===== Task input
File: src/rtl/rrs_pkg.sv
// Types and constants of the round-robin slice scheduler.
// No dependencies; imported by all modules and interfaces except rrs_ram.
package rrs_pkg;

  localparam int ID_W    = 16;
  localparam int BURST_W = 16;
  localparam int Q_W     = 16;
  localparam int TIME_W  = 22;
  localparam int SUM_W   = 28;
  localparam int OP_W    = 2;
  localparam int ST_W    = 3;

  localparam logic [TIME_W-1:0] TIME_MAX = '1;
  localparam logic [SUM_W-1:0]  SUM_MAX  = '1;
  localparam logic [Q_W-1:0]    QUANTUM_RST = Q_W'(1);

  // request operation codes; the fourth code is ignored
  localparam logic [OP_W-1:0] OP_ADD   = 2'd0;
  localparam logic [OP_W-1:0] OP_RUN   = 2'd1;
  localparam logic [OP_W-1:0] OP_CLEAR = 2'd2;

  typedef enum logic [ST_W-1:0] {
    ST_ADDED   = 3'd0,
    ST_FULL    = 3'd1,
    ST_SLICE   = 3'd2,
    ST_ALLDONE = 3'd3,
    ST_CLEARED = 3'd4
  } status_t;

  typedef enum logic [2:0] {
    S_IDLE,
    S_SCAN,
    S_UPDATE,
    S_WAIT_CALC,
    S_ACCUM,
    S_EMIT
  } state_t;

  // controller -> datapath
  typedef struct packed {
    logic    add;
    logic    clear;
    logic    scan_start;
    logic    scan;
    logic    hit;
    logic    update;
    logic    wait_calc;
    logic    accum;
    logic    emit;
    status_t status;
  } ctrl_cmd_t;

  // datapath -> controller
  typedef struct packed {
    logic full;
    logic empty;
    logic chk_valid;
    logic chk_rem_nz;
    logic chk_last;
    logic out_free;
  } dp_sts_t;

endpackage

File: src/rtl/rrs_in_if.sv
// Request channel of the scheduler: valid/ready plus request payload.
// Depends on rrs_pkg.
interface rrs_in_if;
  import rrs_pkg::*;

  logic                valid;
  logic                ready;
  logic [OP_W-1:0]     operation;
  logic [ID_W-1:0]     proc_id;
  logic [BURST_W-1:0]  burst;

  modport source (output valid, output operation, output proc_id, output burst,
                  input ready);
  modport sink   (input valid, input operation, input proc_id, input burst,
                  output ready);
endinterface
==========
### Requirement
Determine how many lines in the listing above contain the word "ready". Provide that figure only.

### Task result
4